Pharmacologic therapies, primarily antimuscarinic agents, have been the mainstay of treatment for OAB. For many patients, the side effects of oral administration are intolerable, producing a clear demand for an agent that bypasses first-pass metabolism in the liver. The new OXY gel serves this purpose without the local skin effects seen with the previously approved OXY patch. Fesoterodine offers another oral option to the long list of oral agents available. Its uniqueness lies in its optimum biopharmaceutics profile with decreased lipophilicity and permeability across biological interfaces, producing at least a theoretically lower incidence of side effects [42]. Additionally, there is less variability in the pharmacokinetics of this agent due to its metabolism by ubiquitous non-specific esterases, allowing a more narrow therapeutic window. Trospium ER offers a once-daily option with side effect rates lower than those of a previously approved and efficacious drug. Trospium is a hydrophilic, quaternary amine with limited ability to cross the blood-brain barrier. This, in theory at least, should result in minimal cognitive-related dysfunction [43]. Contraindications for all of these drugs include uncontrolled narrow-angle glaucoma, urinary retention, gastric retention, or conditions with severely decreased gastrointestinal motility. Determining where these three new antimuscarinic options fit among the other available drugs in the same class is a challenge as head-to-head trials resulting in comparative efficacies of these agents have not been performed.
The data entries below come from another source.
`src/rtl/ampctl_pkg.sv`:
```
package ampctl_pkg;

  localparam int N_CH    = 4;
  localparam int CH_W    = 5;
  localparam int FLAGS_W = N_CH * CH_W;
  localparam int SNAP_W  = N_CH * 8;

  typedef enum logic [2:0] {
    S_IDLE, S_ADDR, S_ACK, S_WR, S_RD, S_RACK, S_SKIP
  } bus_st_t;

  typedef struct packed {
    logic stby_off;
    logic diag_en;
    logic offs_en;
    logic front_g16;
    logic rear_g16;
    logic front_unm;
    logic rear_unm;
    logic clip10;
    logic line_drv;
    logic he_right;
    logic he_left;
  } ctrl_t;

  // Instruction bytes -> control lines
  function automatic ctrl_t decode_ctrl(input logic [7:0] ia, input logic [7:0] ib);
    ctrl_t c;
    c.diag_en   = ia[6];
    c.offs_en   = ia[5];
    c.front_g16 = ia[4];
    c.rear_g16  = ia[3];
    c.front_unm = ia[2];
    c.rear_unm  = ia[1];
    c.clip10    = ia[0];
    c.stby_off  = ib[4];
    c.line_drv  = ib[3];
    c.he_right  = ib[1];
    c.he_left   = ib[0];
    return c;
  endfunction

  // Status bytes, first byte in the top octet
  function automatic logic [SNAP_W-1:0] pack_diag(
    input logic [FLAGS_W-1:0] f,
    input logic thermal, input logic done, input logic offs,
    input logic stby, input logic diag);
    logic [7:0] b1, b2, b3, b4;
    b1 = {thermal, done, 1'b0, f[4:0]};
    b2 = {offs, 2'b00, f[9:5]};
    b3 = {stby, diag, 1'b0, f[14:10]};
    b4 = {3'b000, f[19:15]};
    return {b1, b2, b3, b4};
  endfunction

  // Select byte i (0 = first sent) of a snapshot
  function automatic logic [7:0] pick_byte(input logic [SNAP_W-1:0] w, input logic [1:0] i);
    logic [SNAP_W-1:0] t;
    t = w << {i, 3'b000};
    return t[SNAP_W-1 -: 8];
  endfunction

endpackage

```
`src/rtl/amp_i2c_sync.sv`:
```
module amp_i2c_sync #(
  parameter int STAGES = 2
) (
  input  logic clk,
  input  logic rst_n,
  input  logic scl_i,
  input  logic sda_i,
  output logic scl_s,
  output logic sda_s,
  output logic scl_rise,
  output logic scl_fall,
  output logic start_ev,
  output logic stop_ev
);
  localparam int NLINE = 2;

  logic [NLINE-1:0] raw;
  logic [NLINE-1:0] now_v;
  logic [NLINE-1:0] old_v;

  assign raw = {sda_i, scl_i};

  for (genvar g = 0; g < NLINE; g++) begin : g_line
    logic [STAGES:0] pipe;
    always_ff @(posedge clk or negedge rst_n) begin
      if (!rst_n) pipe <= '1;
      else        pipe <= {pipe[STAGES-1:0], raw[g]};
    end
    assign now_v[g] = pipe[STAGES-1];
    assign old_v[g] = pipe[STAGES];
  end

  assign scl_s    = now_v[0];
  assign sda_s    = now_v[1];
  assign scl_rise = now_v[0] & ~old_v[0];
  assign scl_fall = ~now_v[0] & old_v[0];
  assign start_ev = now_v[0] & old_v[0] & old_v[1] & ~now_v[1];
  assign stop_ev  = now_v[0] & old_v[0] & ~old_v[1] & now_v[1];

endmodule

```
`src/rtl/amp_i2c_engine.sv`:
```
module amp_i2c_engine
  import ampctl_pkg::*;
#(
  parameter logic [6:0] DEV_ADDR = 7'h6C
) (
  input  logic              clk,
  input  logic              rst_n,
  input  logic              scl_s,
  input  logic              sda_s,
  input  logic              scl_rise,
  input  logic              scl_fall,
  input  logic              start_ev,
  input  logic              stop_ev,
  input  logic [SNAP_W-1:0] tx_snap,
  output logic              sda_oe,
  output logic              snap_load,
  output logic              ia_stb,
  output logic              ib_stb,
  output logic [7:0]        rx_data,
  output logic              rd_busy,
  output logic              rearm
);
  bus_st_t    st;
  logic [3:0] bit_cnt;
  logic [7:0] sh;
  logic [2:0] byte_idx;
  logic       ack_en, rw, addr_done, rd_full, m_ack;

  logic       rx_phase, rx_last, addr_match;
  logic [7:0] nxt_byte;

  assign rx_phase   = (st == S_ADDR) || (st == S_WR);
  assign rx_last    = rx_phase && scl_rise && (bit_cnt == 4'd7);
  assign rx_data    = {sh[6:0], sda_s};
  assign addr_match = (rx_data[7:1] == DEV_ADDR);
  assign snap_load  = rx_last && (st == S_ADDR) && addr_match && sda_s;
  assign ia_stb     = rx_last && (st == S_WR) && (byte_idx == 3'd0);
  assign ib_stb     = rx_last && (st == S_WR) && (byte_idx == 3'd1);
  assign rd_busy    = (st == S_RD) || (st == S_RACK);
  assign nxt_byte   = pick_byte(tx_snap, byte_idx[1:0] + 2'd1);

  always_ff @(posedge clk or negedge rst_n) begin
    if (!rst_n) begin
      st <= S_IDLE; bit_cnt <= '0; sh <= '0; byte_idx <= '0;
      ack_en <= 1'b0; rw <= 1'b0; addr_done <= 1'b0; rd_full <= 1'b0;
      m_ack <= 1'b0; sda_oe <= 1'b0; rearm <= 1'b0;
    end else begin
      rearm <= 1'b0;
      if (start_ev) begin
        st <= S_ADDR; bit_cnt <= '0; byte_idx <= '0;
        addr_done <= 1'b0; rd_full <= 1'b0; sda_oe <= 1'b0;
      end else if (stop_ev) begin
        st <= S_IDLE; sda_oe <= 1'b0;
        rearm <= rd_full; rd_full <= 1'b0;
      end else begin
        case (st)
          S_ADDR, S_WR: begin
            if (scl_rise && bit_cnt < 4'd8) begin
              sh      <= rx_data;
              bit_cnt <= bit_cnt + 4'd1;
              if (bit_cnt == 4'd7) begin
                if (st == S_ADDR) begin
                  ack_en <= addr_match;
                  rw     <= sda_s;
                end else begin
                  ack_en <= (byte_idx < 3'd2);
                end
              end
            end
            if (scl_fall && bit_cnt == 4'd8) begin
              bit_cnt <= '0;
              if (ack_en) begin st <= S_ACK; sda_oe <= 1'b1; end
              else        st <= S_SKIP;
            end
          end
          S_ACK: begin
            if (scl_fall) begin
              bit_cnt <= '0;
              if (!addr_done) begin
                addr_done <= 1'b1;
                if (rw) begin
                  st     <= S_RD;
                  sh     <= pick_byte(tx_snap, 2'd0);
                  sda_oe <= ~tx_snap[SNAP_W-1];
                end else begin
                  st     <= S_WR;
                  sda_oe <= 1'b0;
                end
              end else begin
                byte_idx <= byte_idx + 3'd1;
                st       <= S_WR;
                sda_oe   <= 1'b0;
              end
            end
          end
          S_RD: begin
            if (scl_fall) begin
              if (bit_cnt == 4'd7) begin
                st <= S_RACK; sda_oe <= 1'b0;
              end else begin
                sh      <= {sh[6:0], 1'b0};
                sda_oe  <= ~sh[6];
                bit_cnt <= bit_cnt + 4'd1;
              end
            end
          end
          S_RACK: begin
            if (scl_rise) begin
              m_ack <= ~sda_s;
              if (byte_idx == 3'd3) rd_full <= 1'b1;
            end
            if (scl_fall) begin
              if (m_ack && byte_idx < 3'd3) begin
                byte_idx <= byte_idx + 3'd1;
                st       <= S_RD;
                sh       <= nxt_byte;
                sda_oe   <= ~nxt_byte[7];
                bit_cnt  <= '0;
              end else begin
                st <= S_SKIP;
              end
            end
          end
          default: ;
        endcase
      end
    end
  end

  // the line is pulled low only while acknowledging or sending data
  a_r2_oe_phase: assert property (@(posedge clk) disable iff (!rst_n)
    sda_oe |-> (st == S_ACK || st == S_RD));

  // the driven data never moves while SCL is high
  a_r8_sda_low_scl: assert property (@(posedge clk) disable iff (!rst_n)
    !$stable(sda_oe) |-> !scl_s);

  // re-arm strobe lasts a single clock
  a_r10_rearm_pulse: assert property (@(posedge clk) disable iff (!rst_n)
    rearm |=> !rearm);

  // after a host NACK the block stays silent
  a_r11_skip_silent: assert property (@(posedge clk) disable iff (!rst_n)
    (st == S_SKIP) |-> !sda_oe);

endmodule

```
`src/rtl/amp_i2c_regs.sv`:
```
module amp_i2c_regs
  import ampctl_pkg::*;
(
  input  logic               clk,
  input  logic               rst_n,
  input  logic               ia_stb,
  input  logic               ib_stb,
  input  logic [7:0]         rx_data,
  input  logic               snap_load,
  input  logic               rd_busy,
  input  logic [FLAGS_W-1:0] ch_flags,
  input  logic               thermal_warn,
  input  logic               diag_done,
  input  logic               offs_active,
  output ctrl_t              ctrl,
  output logic [SNAP_W-1:0]  snap
);
  logic [7:0] ia_q, ib_q;

  always_ff @(posedge clk or negedge rst_n) begin
    if (!rst_n) begin
      ia_q <= '0;
      ib_q <= '0;
      snap <= '0;
    end else begin
      if (ia_stb)    ia_q <= rx_data;
      if (ib_stb)    ib_q <= rx_data;
      if (snap_load) snap <= pack_diag(ch_flags, thermal_warn, diag_done,
                                       offs_active, ctrl.stby_off, ctrl.diag_en);
    end
  end

  assign ctrl = decode_ctrl(ia_q, ib_q);

  // the snapshot is frozen while bytes are being sent
  a_r9_snap_frozen: assert property (@(posedge clk) disable iff (!rst_n)
    rd_busy |=> $stable(snap));

  // controls move only on an accepted instruction byte
  a_r6_ctrl_hold: assert property (@(posedge clk) disable iff (!rst_n)
    !(ia_stb || ib_stb) |=> $stable(ctrl));

endmodule

```
`src/rtl/amp_i2c_ctrl.sv`:
```
module amp_i2c_ctrl
  import ampctl_pkg::*;
#(
  parameter logic [6:0] DEV_ADDR    = 7'h6C,
  parameter int         SYNC_STAGES = 2
) (
  input  logic               clk,
  input  logic               rst_n,
  input  logic               scl_i,
  input  logic               sda_i,
  output logic               sda_oe,
  input  logic [FLAGS_W-1:0] ch_flags,
  input  logic               thermal_warn,
  input  logic               diag_done,
  input  logic               offs_active,
  output logic               stby_off,
  output logic               diag_en,
  output logic               offs_en,
  output logic               front_g16,
  output logic               rear_g16,
  output logic               front_unmute,
  output logic               rear_unmute,
  output logic               clip_10pct,
  output logic               line_drv_diag,
  output logic               he_right,
  output logic               he_left,
  output logic               diag_rearm
);
  logic scl_s, sda_s, scl_rise, scl_fall, start_ev, stop_ev;
  logic snap_load, ia_stb, ib_stb, rd_busy;
  logic [7:0] rx_data;
  logic [SNAP_W-1:0] snap;
  ctrl_t ctrl;

  amp_i2c_sync #(.STAGES(SYNC_STAGES)) u_sync (
    .clk(clk), .rst_n(rst_n), .scl_i(scl_i), .sda_i(sda_i),
    .scl_s(scl_s), .sda_s(sda_s), .scl_rise(scl_rise), .scl_fall(scl_fall),
    .start_ev(start_ev), .stop_ev(stop_ev));

  amp_i2c_engine #(.DEV_ADDR(DEV_ADDR)) u_eng (
    .clk(clk), .rst_n(rst_n), .scl_s(scl_s), .sda_s(sda_s),
    .scl_rise(scl_rise), .scl_fall(scl_fall), .start_ev(start_ev),
    .stop_ev(stop_ev), .tx_snap(snap), .sda_oe(sda_oe),
    .snap_load(snap_load), .ia_stb(ia_stb), .ib_stb(ib_stb),
    .rx_data(rx_data), .rd_busy(rd_busy), .rearm(diag_rearm));

  amp_i2c_regs u_regs (
    .clk(clk), .rst_n(rst_n), .ia_stb(ia_stb), .ib_stb(ib_stb),
    .rx_data(rx_data), .snap_load(snap_load), .rd_busy(rd_busy),
    .ch_flags(ch_flags), .thermal_warn(thermal_warn), .diag_done(diag_done),
    .offs_active(offs_active), .ctrl(ctrl), .snap(snap));

  assign stby_off      = ctrl.stby_off;
  assign diag_en       = ctrl.diag_en;
  assign offs_en       = ctrl.offs_en;
  assign front_g16     = ctrl.front_g16;
  assign rear_g16      = ctrl.rear_g16;
  assign front_unmute  = ctrl.front_unm;
  assign rear_unmute   = ctrl.rear_unm;
  assign clip_10pct    = ctrl.clip10;
  assign line_drv_diag = ctrl.line_drv;
  assign he_right      = ctrl.he_right;
  assign he_left       = ctrl.he_left;

  // a strobe is always preceded by a STOP seen on the bus
  a_r10_rearm_after_stop: assert property (@(posedge clk) disable iff (!rst_n)
    diag_rearm |-> $past(stop_ev));

endmodule

```
`config.mk`:
```
export PLATFORM = sky130hd
export DESIGN_NAME = amp_i2c_ctrl
export DESIGN_NICKNAME = d
export VERILOG_FILES = /design/src/rtl/ampctl_pkg.sv /design/src/rtl/amp_i2c_sync.sv /design/src/rtl/amp_i2c_engine.sv /design/src/rtl/amp_i2c_regs.sv /design/src/rtl/amp_i2c_ctrl.sv
export SDC_FILE = /design/constraint.sdc
export NUM_CORES = 1
export LEC_CHECK = 0
export BUFFER_PORTS_ARGS = -buffer_cell sky130_fd_sc_hd__buf_2
export CORE_MARGIN = 2
export CORE_UTILIZATION = 45
export CTS_CLUSTER_DIAMETER = 150
export DETAILED_ROUTE_END_ITERATION = 16
export PLACE_DENSITY = 0.62
export SYNTH_ARGS = -nofsm -noshare
export SYNTH_HDL_FRONTEND = slang
export SYNTH_SLANG_ARGS = --single-unit
```
`constraint.sdc`:
```
create_clock -name clk -period 3.45 [get_ports clk]
set_input_delay 0.8625 -clock clk [delete_from_list [all_inputs] [get_ports clk]]
set_output_delay 0.8625 -clock clk [all_outputs]
set_load 0.1 [all_outputs]
```
-- Word-level counts from Yosys, hierarchy flattened
Cells that the tools add are included.
- logic and storage cells: 167
- output and inout port bits: 13
- bits in read-only memories: 0
- flip-flop bits (word level): 67
- RAM bits: 0
- memories kept: 0
- bits of input ports: 27
- latch bits: 0
- muxes and demuxes: 62
- eq/ne operators: 33
- multiply operators: 0
- bitwise gates (word level): 16
- divide/modulo/power cells: 0
- shifts and indexed selects: 1
- add/sub/neg operators: 3
- reductions and logical operators: 33
- order comparisons: 3
- operators by type and width (operator ; count):
    $mux 7 ; 8
    $mux 3 ; 16
    $mux 4 ; 9
    $shl 32x5->32 ; 1
    $pmux 7 s4 ; 1
    $mux 1 ; 23
    $ne 4x3->1 const B ; 5
    $reduce_and 6->1 ; 3
    $pmux 4 s4 ; 1
    $ne 3x2->1 const B ; 4
    $pmux 3 s4 ; 1
    $reduce_bool 3->1 ; 4
    $logic_and 1x1->1 ; 11
    $reduce_and 11->1 ; 1
    $ne 2x1->1 const B ; 5
    $eq 3x2->1 const B ; 3
    $not 1->1 ; 9
    $ne 2x2->1 const B ; 4
    $ne 4x4->1 const B ; 2
    $reduce_and 8->1 ; 1
    $and 1x1->1 ; 7
    $eq 7x7->1 const B ; 1
    $reduce_and 7->1 ; 1
    $eq 3x1->1 const B ; 2
    other kinds (23) ; 28

-- Logic depth before layout (Yosys ltp)
Gate-level depths: netlist of run 1.
- depth after elaboration: 8
- mapped depth: 10
- mapped depth without buffers: 8

-- Hierarchy
A second synthesis of run 1 with hierarchy kept.
- cell total of the unflattened synthesis: 281
- area, all modules: 3520.9 µm²
- modules (own cells, without submodules) (module ; area each (µm²) ; cells each ; sequential area each (µm²) ; instances):
    amp_i2c_engine ; 1836.8 ; 187 ; 600.6 ; 1
    amp_i2c_regs ; 1493.9 ; 84 ; 900.9 ; 1
    amp_i2c_sync ; 190.2 ; 10 ; 157.7 ; 1

-- Least setup slack after synthesis of run 1
OpenSTA, ideal clock, no wires.
- kind: register to register
- start: register u_eng.byte_idx[0]
- end: register u_eng.sh[0]
- path buffers: 2
- library setup time: 0.125 ns
- period minus slack after synthesis: 2.247 ns
- arrival: 2.122 ns
- required time: 3.325 ns
- cell stages (with the launch flop): 11
- slack: 1.203 ns
- cells stage by stage: dfrtp_1 > buf_2 > inv_1 > ha_1 > clkbuf_1 > mux4_2 > nand2_1 > o21ai_0 > nand2_1 > o21ai_0 > mux2_2
- cells in the longest elaborated chain, start to end: 5
- elaborated cells on any way between the ends: 9
- those cells by class: 1 x add/sub; 1 x order compare; 1 x eq/ne; 1 x shift; 3 x mux; 2 x reduce/logical
- RTL lines (what ; RTL line ; text):
    from (decl) ; amp_i2c_engine.sv:26 ; logic [2:0] byte_idx;
    from (signal assigned) ; amp_i2c_engine.sv:90 ; byte_idx <= byte_idx + 3'd1;
    from (signal assigned) ; amp_i2c_engine.sv:114 ; byte_idx <= byte_idx + 3'd1;
    $add 2x1->2 ; amp_i2c_engine.sv:40 ; assign nxt_byte = pick_byte(tx_snap, byte_idx[1:0] + 2'd1);
    $shl 32x5->32 ; ampctl_pkg.sv:59 ; t = w << {i, 3'b000};
    $mux 7 ; amp_i2c_engine.sv:113 ; if (m_ack && byte_idx < 3'd3) begin
    $mux 7 ; amp_i2c_engine.sv:112 ; if (scl_fall) begin
    $pmux 7 s4 ; amp_i2c_engine.sv:56 ; case (st)
    to (signal assigned) ; amp_i2c_engine.sv:59 ; sh <= rx_data;
    to (signal assigned) ; amp_i2c_engine.sv:83 ; sh <= pick_byte(tx_snap, 2'd0);
    to (signal assigned) ; amp_i2c_engine.sv:116 ; sh <= nxt_byte;
    to (decl) ; amp_i2c_engine.sv:25 ; logic [7:0] sh;
Several ways; a longest one is shown, not always the timed one. The select of a mux whose other input is x is not followed.
A chain may end at the register's enable or synchronous reset.

-- Worst setup path after layout of run 1
- start: register u_eng.bit_cnt[0]
- end: register u_eng.sh[0]
- cells in the longest elaborated chain, start to end: 4
- elaborated cells on any way between the ends: 6
- those cells by class: 1 x order compare; 3 x eq/ne; 2 x reduce/logical
- RTL lines (what ; RTL line ; text):
    from (decl) ; amp_i2c_engine.sv:24 ; logic [3:0] bit_cnt;
    from (signal assigned) ; amp_i2c_engine.sv:60 ; bit_cnt <= bit_cnt + 4'd1;
    from (signal assigned) ; amp_i2c_engine.sv:103 ; bit_cnt <= bit_cnt + 4'd1;
    $lt 4x4->1 ; amp_i2c_engine.sv:58 ; if (scl_rise && bit_cnt < 4'd8) begin
    $logic_and 1x1->1 ; amp_i2c_engine.sv:58 ;
    $ne 2x1->1 (no source line) ; n/a ;
    $reduce_and 11->1 (no source line) (*) ; n/a ;
    to (signal assigned) ; amp_i2c_engine.sv:59 ;
    to (signal assigned) ; amp_i2c_engine.sv:83 ;
    to (signal assigned) ; amp_i2c_engine.sv:101 ; sh <= {sh[6:0], 1'b0};
Every way passes the cells marked *; elsewhere a longest branch is shown, timed or not.

==> results of run 1 <==
## layer usage
layer / GRT usage / vias up
met5: 0 / -
met4: 0.0808 / 0
met3: 0.0326 / 9
met2: 0.274 / 73
met1: 0.271 / 1173
li1: - / 1165
## cell type report
cell class / count / area share
Timing Repair Buffer: 43 / 0.0580
Clock inverter: 6 / 0.0235
Sequential cell: 66 / 0.427
Inverter: 13 / 0.0126
Clock buffer: 10 / 0.0329
Multi-Input combinational cell: 209 / 0.414
Tap cell: 99 / 0.0319
## worst min path at each step
stage                             startpoint                       end  slack, ns  depth (start not counted)
floorplan           u_sync.g_line[0].pipe[0]  u_sync.g_line[0].pipe[1]       0.35                          0
global placement    u_sync.g_line[1].pipe[0]  u_sync.g_line[1].pipe[1]       0.35                          0
detailed placement  u_sync.g_line[0].pipe[0]  u_sync.g_line[0].pipe[1]       0.35                          0
CTS                 u_sync.g_line[0].pipe[0]  u_sync.g_line[0].pipe[1]       0.36                          0
global route        u_sync.g_line[0].pipe[0]  u_sync.g_line[0].pipe[1]       0.36                          0
finish              u_sync.g_line[0].pipe[0]  u_sync.g_line[0].pipe[1]       0.36                          0
## stage by stage
stage / utilization / instances
after global placement: 0.502 / 430
after global routing: 0.532 / 446
after detailed placement: 0.502 / 430
after CTS: 0.532 / 446
final: 0.532 / 446
after floorplan: - / 298
## where the power goes
group / leakage, nW / internal, W / switching [W]
clock: 0.110 / 0.000410 / 0.000308
combinational: 0.796 / 0.000267 / 0.000411
sequential: 0.880 / 0.000875 / 0.000151
## registers in the layout, indices dropped and copies added (netlist names), 3 cells and up
signal	flops
u_eng.bit_cnt	4
u_eng.byte_idx	3
u_eng.sh	7
u_eng.st	3
u_regs.ia_q	7
u_regs.ib_q	4
u_regs.snap	25
u_sync.g_line.pipe	6
## critical path, delay by kind of cell, from the launching register on
| family | cells | cell delay (ns) |
|---|---|---|
| simple gates | 3 | 0.72 |
| fa+ha+maj | 1 | 0.23 |
| compound gates | 1 | 0.58 |
| flops | 1 | 0.39 |
| mux | 1 | 0.40 |
## cell usage in the layout (no fill, tap or decap), types with 4 or more instances in the layout
master and count:
o21ai_0 20, clkbuf_8 9, nor2_1 24, nand3_1 9, dfrtp_1 60, buf_2 39
dfstp_2 6, nand2b_1 6, mux2_2 14, mux2i_1 7, ha_1 6, nor3_1 4
nand2_1 23, buf_4 4, inv_1 12, mux2_4 20, nor2b_1 5, a21oi_1 11
## cell families (layout without fill, tap and decap cells)
kind of cell | after synthesis | in the layout | share of synthesized area
AOI/OAI and AO/OA | 67 | 67 | 0.143
xor gates and xnor gates | 1 | 1 | 0.00258
adders and majority gates | 6 | 6 | 0.0221
buffers and inverters | 23 | 72 | 0.0387
DFF | 66 | 66 | 0.488
muxes | 44 | 44 | 0.169
and+or+nand+nor | 91 | 91 | 0.137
As more clinical experience is reported for drugs like PDE inhibitors and BTX for the treatment of OAB, more practitioners are becoming comfortable offering off-label use of these agents, thus providing an alternative to antimuscarinic treatment. Despite the great interest and vast number of research studies focusing on OAB, few novel pharmaceutical agents have made it to market, and with the exception of BTX, there have been few surgical innovations for the treatment of OAB. The use of expanded indications (including patients with neurologic disease) and additional implantation routes have resulted in the successful treatment of countless refractory OAB patients with neuromodulation over the last couple of years. Neuromodulation is considered ineffective and thus contraindicated in patients with complete spinal cord injury.

Ongoing scientific research has provided us with greater sophistication and a clearer understanding of the mechanisms of therapeutic interventions for OAB and this should inevitably translate to more refined and directed therapies in the future. There are several classes of drug currently in phase II and phase III testing which may have a great impact on the treatment of OAB in upcoming years.

Abbreviations

5-HMT
5-hydroxymethyl tolterodine
AR
adrenergic receptor
BTX
botulinum toxin
cAMP
cyclic adenosine monophosphate
cGMP
cyclic guanosine monophosphate
CIC
clean intermittent catheterization
ED
erectile dysfunction
ER
extended release
HRQoL
health-related quality of life
IPSS
International Prostate Symptom Score
IR
immediate release
LUT
lower urinary tract
OAB
overactive bladder
OXY
oxybutynin
PDE
phosphodiesterase
PTNS
percutaneous tibial nerve stimulation
PVR
post-void residual
RCT
randomized control trial
SNM
sacral neuromodulation
U
units
UI
urinary incontinence

Notes

The electronic version of this article is the complete one and can be found at: http://f1000.com/reports/m/2/9

Notes

Competing interests

ALS declares that she has no competing interests. AJW is an advisor for Astellas (Tokyo, Japan), Novartis (Basel, Switzerland), Pfizer Inc. (New York, NY, USA), and Endo Pharmaceuticals (Newark, DE, USA).